Yup.  I’m pretty sure I’m leaving a bunch out that I can’t even remember, but you get the idea.  While I absolutely understand the need for limits and behavioral expectations, I am very concerned with the intensity with which it is being handled in Mouse’s class.  She’s in a transitional kindergarten class.  That is before kindergarten.  The kids all have fall birthdays, so they are all about to turn five.  They are young!

From what I can gather after talking to a couple other parents, there is a color coded behavior system.  It sounds like (and here I’m not completely sure) there are emotions that are attached to the colors.  This would explain why blue, the “worst” color, is equivalent to a sad face in Mouse’s mind.  Interestingly, there are two “good colors” and three “bad colors”.  Truthfully, I’m not ok with any colors having values attached to them like this.  Just look at the havoc that black/white imagery wreaks on us.  Is my kid going to start not wanting to wear blue to school?

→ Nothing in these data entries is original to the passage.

`src/rtl/jt_pkg.sv`:
```
package jt_pkg;

    // number of external sense flags addressed by nib[1:0]
    localparam int NUM_EXT_FLAGS = 4;

    typedef enum logic [1:0] {
        OP_SHORT   = 2'd0,
        OP_LBRANCH = 2'd1,
        OP_LSKIP   = 2'd2,
        OP_NOP     = 2'd3
    } op_kind_e;

    typedef enum logic [1:0] {
        ST_IDLE  = 2'd0,
        ST_RD_HI = 2'd1,
        ST_RD_LO = 2'd2,
        ST_STEP  = 2'd3
    } seq_state_e;

    typedef enum logic [1:0] {
        PC_KEEP = 2'd0,
        PC_INC  = 2'd1,
        PC_LOW  = 2'd2,
        PC_FULL = 2'd3
    } pc_op_e;

endpackage

```
`src/rtl/jt_cond_decode.sv`:
```
module jt_cond_decode
    import jt_pkg::*;
(
    input  logic                     is_long,
    input  logic [3:0]               nib,
    input  logic                     q_flag,
    input  logic                     acc_zero,
    input  logic                     df_flag,
    input  logic                     ie_flag,
    input  logic [NUM_EXT_FLAGS-1:0] flags,
    output op_kind_e                 kind,
    output logic                     cond_true
);

    logic short_raw;
    logic short_cond;
    logic long_cond;
    op_kind_e long_kind;

    // Short form: low three bits pick the test, bit 3 inverts it.
    always_comb begin
        case (nib[2:0])
            3'd0:    short_raw = 1'b1;
            3'd1:    short_raw = q_flag;
            3'd2:    short_raw = acc_zero;
            3'd3:    short_raw = df_flag;
            default: short_raw = ~flags[nib[1:0]];
        endcase
        short_cond = short_raw ^ nib[3];
    end

    // Long form: branch, skip or no-operation per nibble.
    always_comb begin
        long_kind = OP_LBRANCH;
        long_cond = 1'b0;
        case (nib)
            4'h0: begin long_kind = OP_LBRANCH; long_cond = 1'b1;      end
            4'h1: begin long_kind = OP_LBRANCH; long_cond = q_flag;    end
            4'h2: begin long_kind = OP_LBRANCH; long_cond = acc_zero;  end
            4'h3: begin long_kind = OP_LBRANCH; long_cond = df_flag;   end
            4'h4: begin long_kind = OP_NOP;     long_cond = 1'b0;      end
            4'h5: begin long_kind = OP_LSKIP;   long_cond = ~q_flag;   end
            4'h6: begin long_kind = OP_LSKIP;   long_cond = ~acc_zero; end
            4'h7: begin long_kind = OP_LSKIP;   long_cond = ~df_flag;  end
            4'h8: begin long_kind = OP_LSKIP;   long_cond = 1'b1;      end
            4'h9: begin long_kind = OP_LBRANCH; long_cond = ~q_flag;   end
            4'hA: begin long_kind = OP_LBRANCH; long_cond = ~acc_zero; end
            4'hB: begin long_kind = OP_LBRANCH; long_cond = ~df_flag;  end
            4'hC: begin long_kind = OP_LSKIP;   long_cond = ie_flag;   end
            4'hD: begin long_kind = OP_LSKIP;   long_cond = q_flag;    end
            4'hE: begin long_kind = OP_LSKIP;   long_cond = acc_zero;  end
            default: begin long_kind = OP_LSKIP; long_cond = df_flag;  end
        endcase
    end

    assign kind      = is_long ? long_kind : OP_SHORT;
    assign cond_true = is_long ? long_cond : short_cond;

endmodule

```
`src/rtl/jt_pc_step.sv`:
```
module jt_pc_step
    import jt_pkg::*;
#(
    parameter int BYTE_W = 8,
    localparam int ADDR_W = 2 * BYTE_W
) (
    input  logic [ADDR_W-1:0] pc,
    input  logic [BYTE_W-1:0] rd_byte,
    input  logic [BYTE_W-1:0] hi_byte,
    input  pc_op_e            op,
    output logic [ADDR_W-1:0] pc_next
);

    always_comb begin
        case (op)
            PC_INC:  pc_next = pc + ADDR_W'(1);
            PC_LOW:  pc_next = {pc[ADDR_W-1:BYTE_W], rd_byte};
            PC_FULL: pc_next = {hi_byte, rd_byte};
            default: pc_next = pc;
        endcase
    end

endmodule

```
`src/rtl/jump_target_unit.sv`:
```
module jump_target_unit
    import jt_pkg::*;
#(
    parameter int BYTE_W        = 8,
    parameter int HAS_EXT_FLAGS = 1,
    localparam int ADDR_W = 2 * BYTE_W
) (
    input  logic                     clk,
    input  logic                     rst_n,
    input  logic                     start,
    input  logic                     is_long,
    input  logic [3:0]               nib,
    input  logic [ADDR_W-1:0]        pc_in,
    input  logic                     q_flag,
    input  logic [BYTE_W-1:0]        acc,
    input  logic                     df_flag,
    input  logic                     ie_flag,
    input  logic [NUM_EXT_FLAGS-1:0] ext_flags,
    output logic                     mem_req,
    output logic [ADDR_W-1:0]        mem_addr,
    input  logic                     mem_ack,
    input  logic [BYTE_W-1:0]        mem_data,
    output logic                     busy,
    output logic                     done,
    output logic                     taken,
    output logic [ADDR_W-1:0]        pc_out
);

    typedef struct packed {
        seq_state_e        st;
        logic              lng;
        logic              cond;
        logic [ADDR_W-1:0] pc;
        logic [BYTE_W-1:0] hi;
        logic              done;
        logic              tk;
        logic [ADDR_W-1:0] res;
    } regs_t;

    regs_t r_d, r_q;

    logic [NUM_EXT_FLAGS-1:0] eff_flags;
    op_kind_e                 dec_kind;
    logic                     dec_true;
    pc_op_e                   step_op;
    logic [ADDR_W-1:0]        step_src;
    logic [ADDR_W-1:0]        step_out;

    generate
        if (HAS_EXT_FLAGS != 0) begin : g_ext_flags
            assign eff_flags = ext_flags;
        end else begin : g_tied_flags
            assign eff_flags = '1;
        end
    endgenerate

    jt_cond_decode i_dec (
        .is_long   (is_long),
        .nib       (nib),
        .q_flag    (q_flag),
        .acc_zero  (acc == '0),
        .df_flag   (df_flag),
        .ie_flag   (ie_flag),
        .flags     (eff_flags),
        .kind      (dec_kind),
        .cond_true (dec_true)
    );

    assign step_src = (r_q.st == ST_IDLE) ? pc_in : r_q.pc;

    jt_pc_step #(.BYTE_W(BYTE_W)) i_step (
        .pc      (step_src),
        .rd_byte (mem_data),
        .hi_byte (r_q.hi),
        .op      (step_op),
        .pc_next (step_out)
    );

    always_comb begin
        r_d      = r_q;
        r_d.done = 1'b0;
        step_op  = PC_KEEP;
        case (r_q.st)
            ST_IDLE: begin
                if (start) begin
                    r_d.lng  = is_long;
                    r_d.cond = dec_true;
                    r_d.pc   = pc_in;
                    case (dec_kind)
                        OP_SHORT: begin
                            if (dec_true) begin
                                r_d.st = ST_RD_LO;
                            end else begin
                                step_op  = PC_INC;
                                r_d.done = 1'b1;
                                r_d.res  = step_out;
                                r_d.tk   = 1'b0;
                            end
                        end
                        OP_LBRANCH: begin
                            if (dec_true) begin
                                r_d.st = ST_RD_HI;
                            end else begin
                                step_op = PC_INC;
                                r_d.pc  = step_out;
                                r_d.st  = ST_STEP;
                            end
                        end
                        OP_LSKIP: begin
                            if (dec_true) begin
                                step_op = PC_INC;
                                r_d.pc  = step_out;
                                r_d.st  = ST_STEP;
                            end else begin
                                r_d.done = 1'b1;
                                r_d.res  = pc_in;
                                r_d.tk   = 1'b0;
                            end
                        end
                        default: begin
                            r_d.done = 1'b1;
                            r_d.res  = pc_in;
                            r_d.tk   = 1'b0;
                        end
                    endcase
                end
            end
            ST_RD_HI: begin
                if (mem_ack) begin
                    r_d.hi  = mem_data;
                    step_op = PC_INC;
                    r_d.pc  = step_out;
                    r_d.st  = ST_RD_LO;
                end
            end
            ST_RD_LO: begin
                if (mem_ack) begin
                    step_op  = r_q.lng ? PC_FULL : PC_LOW;
                    r_d.res  = step_out;
                    r_d.tk   = r_q.cond;
                    r_d.done = 1'b1;
                    r_d.st   = ST_IDLE;
                end
            end
            default: begin
                step_op  = PC_INC;
                r_d.res  = step_out;
                r_d.tk   = r_q.cond;
                r_d.done = 1'b1;
                r_d.st   = ST_IDLE;
            end
        endcase
    end

    always_ff @(posedge clk) begin
        if (!rst_n) begin
            r_q <= '0;
        end else begin
            r_q <= r_d;
        end
    end

    assign mem_req  = (r_q.st == ST_RD_HI) || (r_q.st == ST_RD_LO);
    assign mem_addr = r_q.pc;
    assign busy     = (r_q.st != ST_IDLE);
    assign done     = r_q.done;
    assign taken    = r_q.tk;
    assign pc_out   = r_q.res;

endmodule

```
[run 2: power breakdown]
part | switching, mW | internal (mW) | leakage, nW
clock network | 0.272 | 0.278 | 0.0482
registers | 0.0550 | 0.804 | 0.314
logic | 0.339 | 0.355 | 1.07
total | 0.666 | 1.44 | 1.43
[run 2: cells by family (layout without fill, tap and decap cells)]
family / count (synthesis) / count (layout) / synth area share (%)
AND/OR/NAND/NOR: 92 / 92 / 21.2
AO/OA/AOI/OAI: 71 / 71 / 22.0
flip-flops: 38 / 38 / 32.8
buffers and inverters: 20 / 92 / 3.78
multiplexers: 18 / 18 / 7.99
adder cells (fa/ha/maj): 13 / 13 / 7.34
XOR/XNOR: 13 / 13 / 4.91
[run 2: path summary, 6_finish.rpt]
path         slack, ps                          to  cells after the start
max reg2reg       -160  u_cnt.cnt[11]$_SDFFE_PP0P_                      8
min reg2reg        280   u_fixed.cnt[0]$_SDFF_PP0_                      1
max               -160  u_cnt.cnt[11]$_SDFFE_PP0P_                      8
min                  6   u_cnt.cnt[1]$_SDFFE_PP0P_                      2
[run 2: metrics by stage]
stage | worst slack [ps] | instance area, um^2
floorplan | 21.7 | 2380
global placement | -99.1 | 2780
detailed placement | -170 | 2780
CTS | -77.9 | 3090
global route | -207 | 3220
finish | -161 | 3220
[src/rtl/ent_retaddr.sv]
module ent_retaddr
  import exc_entry_pkg::*;
#(
  parameter int XLEN   = 32,
  parameter int RIDX_W = 5
) (
  input  ev_kind_t          kind,
  input  logic [XLEN-1:0]   pc,
  input  logic [XLEN-1:0]   base,
  input  logic [XLEN-1:0]   btarget,
  input  logic              dslot,
  input  logic              imm,
  input  logic              br_imm,
  output logic [XLEN-1:0]   target,
  output logic              link_we,
  output logic [RIDX_W-1:0] link_idx,
  output logic [XLEN-1:0]   link_val
);
  localparam logic [XLEN-1:0] WORD = XLEN'(4);

  logic [XLEN-1:0] rewind;

  always_comb begin
    if (dslot)    rewind = br_imm ? (WORD << 1) : WORD;
    else if (imm) rewind = WORD;
    else          rewind = '0;
  end

  always_comb begin
    target   = '0;
    link_we  = 1'b0;
    link_idx = '0;
    link_val = '0;
    unique case (kind)
      EV_IRQ: begin
        target   = base + XLEN'(OFF_IRQ);
        link_we  = 1'b1;
        link_idx = RIDX_W'(LINK_IRQ);
        link_val = pc;
      end
      EV_HWBRK: begin
        target   = base + XLEN'(OFF_BRK);
        link_we  = 1'b1;
        link_idx = RIDX_W'(LINK_BRK);
        link_val = pc;
      end
      EV_SWBRK: target = btarget;
      EV_HWEXC: begin
        target   = base + XLEN'(OFF_EXC);
        link_we  = 1'b1;
        link_idx = RIDX_W'(LINK_EXC);
        link_val = pc + WORD;
      end
      EV_TFAULT: begin
        target   = base + XLEN'(OFF_EXC);
        link_we  = 1'b1;
        link_idx = RIDX_W'(LINK_EXC);
        link_val = pc - rewind;
      end
      default: ;
    endcase
  end
endmodule

[src/rtl/ent_status.sv]
module ent_status
  import exc_entry_pkg::*;
#(
  parameter int XLEN = 32
) (
  input  logic            clk,
  input  logic            rst,
  input  ev_kind_t        kind,
  input  logic            dslot,
  input  logic [XLEN-1:0] btarget,
  input  logic [XLEN-1:0] f_addr,
  input  logic            f_prot,
  input  logic            f_fetch,
  input  logic            f_store,
  input  logic            wr_en,
  input  logic [XLEN-1:0] wr_data,
  output logic            nest,
  output logic [XLEN-1:0] msr_q,
  output logic [XLEN-1:0] esr_q,
  output logic [XLEN-1:0] ear_q,
  output logic [XLEN-1:0] btr_q,
  output logic            busy_q
);
  logic            last_tf_q;
  logic            commit;
  logic [XLEN-1:0] msr_nx;
  logic [XLEN-1:0] esr_nx;
  logic [4:0]      cause;
  logic            is_exc;

  assign is_exc = (kind == EV_TFAULT) || (kind == EV_HWEXC);
  assign nest   = (kind == EV_TFAULT) && msr_q[MSR_EIP] && last_tf_q;
  assign commit = (kind != EV_NONE) && !nest;

  always_comb begin
    if (f_prot) cause = f_fetch ? CAUSE_PROT_FETCH : CAUSE_PROT_DATA;
    else        cause = f_fetch ? CAUSE_MISS_FETCH : CAUSE_MISS_DATA;
  end

  always_comb begin
    msr_nx          = msr_q;
    msr_nx[MSR_VMS] = msr_q[MSR_VM];
    msr_nx[MSR_UMS] = msr_q[MSR_UM];
    msr_nx[MSR_VM]  = 1'b0;
    msr_nx[MSR_UM]  = 1'b0;
    case (kind)
      EV_TFAULT, EV_HWEXC: msr_nx[MSR_EIP] = 1'b1;
      EV_HWBRK, EV_SWBRK:  msr_nx[MSR_BIP] = 1'b1;
      EV_IRQ:              msr_nx[MSR_IE]  = 1'b0;
      default: ;
    endcase
  end

  always_comb begin
    esr_nx = esr_q;
    if (kind == EV_TFAULT) begin
      esr_nx            = '0;
      esr_nx[4:0]       = cause;
      esr_nx[ESR_STORE] = f_store;
      esr_nx[ESR_DS]    = dslot;
    end else if (kind == EV_HWEXC) begin
      esr_nx[ESR_DS] = dslot;
    end
  end

  always_ff @(posedge clk) begin
    if (rst) begin
      msr_q     <= '0;
      esr_q     <= '0;
      ear_q     <= '0;
      btr_q     <= '0;
      busy_q    <= 1'b0;
      last_tf_q <= 1'b0;
    end else if (commit) begin
      msr_q     <= msr_nx;
      esr_q     <= esr_nx;
      last_tf_q <= (kind == EV_TFAULT);
      if (kind == EV_TFAULT) ear_q <= f_addr;
      if (is_exc && dslot)   btr_q <= btarget;
    end else if (nest) begin
      busy_q <= 1'b1;
    end else if (wr_en && kind == EV_NONE) begin
      msr_q <= wr_data;
    end
  end
endmodule

[src/rtl/exc_entry_ctrl.sv]
module exc_entry_ctrl
  import exc_entry_pkg::*;
#(
  parameter int XLEN   = 32,
  parameter int RIDX_W = 5
) (
  input  logic              clk,
  input  logic              rst,
  input  logic              evt_valid,
  input  logic              evt_tfault,
  input  logic              evt_hwexc,
  input  logic              evt_hwbrk,
  input  logic              evt_swbrk,
  input  logic              evt_irq,
  input  logic              exc_supported,
  input  logic [XLEN-1:0]   cur_pc,
  input  logic [XLEN-1:0]   base_vec,
  input  logic [XLEN-1:0]   branch_target,
  input  logic              in_dslot,
  input  logic              imm_pending,
  input  logic              branch_had_imm,
  input  logic [XLEN-1:0]   fault_addr,
  input  logic              fault_prot,
  input  logic              fault_fetch,
  input  logic              fault_store,
  input  logic              msr_wr_en,
  input  logic [XLEN-1:0]   msr_wr_data,
  output logic              redirect_valid,
  output logic [XLEN-1:0]   redirect_pc,
  output logic              rf_we,
  output logic [RIDX_W-1:0] rf_waddr,
  output logic [XLEN-1:0]   rf_wdata,
  output logic [XLEN-1:0]   msr,
  output logic [XLEN-1:0]   esr,
  output logic [XLEN-1:0]   ear,
  output logic [XLEN-1:0]   btr,
  output logic              flags_clr,
  output logic              busy
);
  ev_kind_t          kind;
  logic              nest;
  logic [XLEN-1:0]   tgt;
  logic              lk_we;
  logic [RIDX_W-1:0] lk_idx;
  logic [XLEN-1:0]   lk_val;
  logic              take;

  ent_arbiter #(.XLEN(XLEN)) u_arb (
    .strobe   (evt_valid),
    .rq_tfault(evt_tfault),
    .rq_hwexc (evt_hwexc),
    .rq_hwbrk (evt_hwbrk),
    .rq_swbrk (evt_swbrk),
    .rq_irq   (evt_irq),
    .exc_on   (exc_supported),
    .cur_msr  (msr),
    .dslot    (in_dslot),
    .imm      (imm_pending),
    .kind     (kind)
  );

  ent_retaddr #(.XLEN(XLEN), .RIDX_W(RIDX_W)) u_ret (
    .kind    (kind),
    .pc      (cur_pc),
    .base    (base_vec),
    .btarget (branch_target),
    .dslot   (in_dslot),
    .imm     (imm_pending),
    .br_imm  (branch_had_imm),
    .target  (tgt),
    .link_we (lk_we),
    .link_idx(lk_idx),
    .link_val(lk_val)
  );

  ent_status #(.XLEN(XLEN)) u_st (
    .clk    (clk),
    .rst    (rst),
    .kind   (kind),
    .dslot  (in_dslot),
    .btarget(branch_target),
    .f_addr (fault_addr),
    .f_prot (fault_prot),
    .f_fetch(fault_fetch),
    .f_store(fault_store),
    .wr_en  (msr_wr_en),
    .wr_data(msr_wr_data),
    .nest   (nest),
    .msr_q  (msr),
    .esr_q  (esr),
    .ear_q  (ear),
    .btr_q  (btr),
    .busy_q (busy)
  );

  assign take = (kind != EV_NONE) && !nest;

  always_ff @(posedge clk) begin
    if (rst) begin
      redirect_valid <= 1'b0;
      redirect_pc    <= '0;
      rf_we          <= 1'b0;
      rf_waddr       <= '0;
      rf_wdata       <= '0;
      flags_clr      <= 1'b0;
    end else begin
      redirect_valid <= take;
      rf_we          <= take && lk_we;
      flags_clr      <= take && (kind == EV_TFAULT || kind == EV_HWEXC);
      if (take) begin
        redirect_pc <= tgt;
        rf_waddr    <= lk_idx;
        rf_wdata    <= lk_val;
      end
    end
  end
endmodule

[config.mk]
export PLATFORM = sky130hd
export DESIGN_NAME = exc_entry_ctrl
export DESIGN_NICKNAME = d
export VERILOG_FILES = /design/src/rtl/exc_entry_pkg.sv /design/src/rtl/ent_arbiter.sv /design/src/rtl/ent_retaddr.sv /design/src/rtl/ent_status.sv /design/src/rtl/exc_entry_ctrl.sv
export SDC_FILE = /design/constraint.sdc
export NUM_CORES = 1
export LEC_CHECK = 0
export BUFFER_PORTS_ARGS = -buffer_cell sky130_fd_sc_hd__buf_4
export CORE_AREA = 2 2 146 148
export CTS_CLUSTER_SIZE = 12
export DETAILED_ROUTE_END_ITERATION = 10
export DIE_AREA = 0 0 148 150
export PLACE_DENSITY_LB_ADDON = 0.2
export SYNTH_ARGS = -nofsm -noshare
export SYNTH_HDL_FRONTEND = slang
export SYNTH_SLANG_ARGS = --single-unit
[constraint.sdc]
create_clock -name clk -period 10.75 [get_ports clk]
set_clock_uncertainty 0.2 [all_clocks]
set_input_delay 2.15 -clock clk [delete_from_list [all_inputs] [get_ports clk]]
set_output_delay 2.15 -clock clk [all_outputs]
set_load 0.05 [all_outputs]
**src/rtl/irq_arm_pkg.sv**
```systemverilog
package irq_arm_pkg;
    typedef enum logic [1:0] {
        BUS_IDLE = 2'd0,
        BUS_IOWR = 2'd1,
        BUS_INTA = 2'd2
    } bus_st_e;

    localparam logic [3:0] CTRL_NIBBLE = 4'b0111;
endpackage

```
**src/rtl/irq_bus_fsm.sv**
```systemverilog
module irq_bus_fsm
    import irq_arm_pkg::*;
#(
    parameter int DATA_W = 8
) (
    input  logic              clk,
    input  logic              rst_n,
    input  logic              m1_n,
    input  logic              iorq_n,
    input  logic              wr_n,
    input  logic [DATA_W-1:0] din,
    output logic              wr_commit,
    output logic [DATA_W-1:0] wr_byte,
    output logic              ack_end,
    output logic              m1_fall
);
    bus_st_e state_q, state_d;
    logic    m1_q;
    logic    wr_cond, ack_cond;

    assign wr_cond  = !iorq_n && !wr_n && m1_n;
    assign ack_cond = !iorq_n && !m1_n;

    always_ff @(posedge clk or negedge rst_n) begin
        if (!rst_n) state_q <= BUS_IDLE;
        else        state_q <= state_d;
    end

    always_comb begin
        state_d = state_q;
        unique case (state_q)
            BUS_IDLE: begin
                if (ack_cond)     state_d = BUS_INTA;
                else if (wr_cond) state_d = BUS_IOWR;
            end
            BUS_IOWR: begin
                if (ack_cond)      state_d = BUS_INTA;
                else if (!wr_cond) state_d = BUS_IDLE;
            end
            BUS_INTA: begin
                if (!ack_cond) state_d = BUS_IDLE;
            end
            default: state_d = BUS_IDLE;
        endcase
    end

    always_comb begin
        wr_commit = 1'b0;
        ack_end   = 1'b0;
        unique case (state_q)
            BUS_IDLE: ;
            BUS_IOWR: wr_commit = !wr_cond && !ack_cond;
            BUS_INTA: ack_end   = !ack_cond;
            default:  ;
        endcase
    end

    always_ff @(posedge clk or negedge rst_n) begin
        if (!rst_n) begin
            m1_q    <= 1'b1;
            wr_byte <= '0;
        end else begin
            m1_q <= m1_n;
            if (wr_cond) wr_byte <= din;
        end
    end

    assign m1_fall = m1_q && !m1_n;

    // an acknowledge never leads to a commit on the next clock
    a_r7_no_commit_in_ack: assert property (@(posedge clk) disable iff (!rst_n)
        ack_cond |=> !wr_commit || $past(wr_cond));
endmodule

```
**src/rtl/irq_ctrl_regs.sv**
```systemverilog
module irq_ctrl_regs
    import irq_arm_pkg::*;
#(
    parameter int DATA_W = 8
) (
    input  logic              clk,
    input  logic              rst_n,
    input  logic              wr_commit,
    input  logic [DATA_W-1:0] wr_byte,
    input  logic              m1_fall,
    output logic [DATA_W-1:0] vector,
    output logic              armed
);
    localparam int EN_BIT = DATA_W - 1;

    logic pend_q, pend_val_q;

    always_ff @(posedge clk or negedge rst_n) begin
        if (!rst_n) begin
            vector     <= '0;
            armed      <= 1'b0;
            pend_q     <= 1'b0;
            pend_val_q <= 1'b0;
        end else begin
            if (m1_fall && pend_q) begin
                armed  <= pend_val_q;
                pend_q <= 1'b0;
            end
            if (wr_commit) begin
                if (!wr_byte[0]) begin
                    vector <= wr_byte;
                end else if (wr_byte[3:0] == CTRL_NIBBLE) begin
                    pend_q     <= 1'b1;
                    pend_val_q <= wr_byte[EN_BIT];
                end
            end
        end
    end

    // the armed enable only moves on an M1 falling edge
    a_r4_arm_on_m1_fall: assert property (@(posedge clk) disable iff (!rst_n)
        (armed != $past(armed)) |-> $past(m1_fall));
    // the vector only moves on a committed write
    a_r3_vector_on_commit: assert property (@(posedge clk) disable iff (!rst_n)
        (vector != $past(vector)) |-> $past(wr_commit));
endmodule

```
**src/rtl/irq_req_latch.sv**
```systemverilog
module irq_req_latch (
    input  logic clk,
    input  logic rst_n,
    input  logic evt,
    input  logic ack_end,
    input  logic armed,
    output logic int_n
);
    logic ev_q;

    always_ff @(posedge clk or negedge rst_n) begin
        if (!rst_n) begin
            ev_q <= 1'b0;
        end else if (evt) begin
            ev_q <= 1'b1;
        end else if (ack_end) begin
            ev_q <= 1'b0;
        end
    end

    assign int_n = !(armed && ev_q);

    // an ended acknowledge leaves the latch clear unless a new event came
    a_r10_clear_after_ack: assert property (@(posedge clk) disable iff (!rst_n)
        ack_end |=> !ev_q || $past(evt));
endmodule

```
**src/rtl/irq_arm_ctrl.sv**
```systemverilog
module irq_arm_ctrl
    import irq_arm_pkg::*;
#(
    parameter int DATA_W = 8
) (
    input  logic              clk,
    input  logic              rst_n,
    input  logic              m1_n,
    input  logic              mreq_n,
    input  logic              iorq_n,
    input  logic              rd_n,
    input  logic              wr_n,
    input  logic [DATA_W-1:0] data_in,
    input  logic              evt,
    output logic              int_n,
    output logic [DATA_W-1:0] data_out,
    output logic              data_oe
);
    logic              wr_commit, ack_end, m1_fall, armed;
    logic [DATA_W-1:0] wr_byte, vector;
    logic              unused_strobes;

    assign unused_strobes = mreq_n ^ rd_n;

    irq_bus_fsm #(.DATA_W(DATA_W)) u_bus (
        .clk(clk), .rst_n(rst_n), .m1_n(m1_n), .iorq_n(iorq_n), .wr_n(wr_n),
        .din(data_in), .wr_commit(wr_commit), .wr_byte(wr_byte),
        .ack_end(ack_end), .m1_fall(m1_fall)
    );

    irq_ctrl_regs #(.DATA_W(DATA_W)) u_regs (
        .clk(clk), .rst_n(rst_n), .wr_commit(wr_commit), .wr_byte(wr_byte),
        .m1_fall(m1_fall), .vector(vector), .armed(armed)
    );

    irq_req_latch u_req (
        .clk(clk), .rst_n(rst_n), .evt(evt), .ack_end(ack_end),
        .armed(armed), .int_n(int_n)
    );

    assign data_oe  = !m1_n && !iorq_n && !int_n;
    assign data_out = data_oe ? vector : '0;

    // bus driven only inside an acknowledge with a live request
    a_r9_oe_needs_ack: assert property (@(posedge clk) disable iff (!rst_n)
        data_oe |-> (!m1_n && !iorq_n && !int_n));
    // a request needs the enable to be armed
    a_r8_req_needs_arm: assert property (@(posedge clk) disable iff (!rst_n)
        !int_n |-> armed);
    // released bus carries zero
    a_r9_idle_bus_zero: assert property (@(posedge clk) disable iff (!rst_n)
        !data_oe |-> (data_out == '0));
endmodule

```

What bothers me the most is that all of these evaluations are public.  The kids apparently need to go up, change their color status, and stand on a designated color.  This sounds like the equivalent of a dunce hat in the corner.

The thing is, the public shaming seems to be working, but not in its intended way.  Mouse could tell me each kid in her class who had ever got a sad face, but when I asked her why those children got sad faces, she didn’t know.  All she knew was that those kids had gotten in trouble.  Where is the learning there?

This is just the behavioral management concerns, there are others as well.  When I dropped Mouse off this morning I saw that there were cups with the kids’ names written on them.  I asked her what they were, and she told me that each kid has a cup for water in case they are thirsty.  Ok, I’m down with hydration.  On closer examination, however, I see that the cups are divvied up into two groups—boys and girls.  Argh.  Really?  Already, we need to teach kids that there is some kind of definite gender line that divides society?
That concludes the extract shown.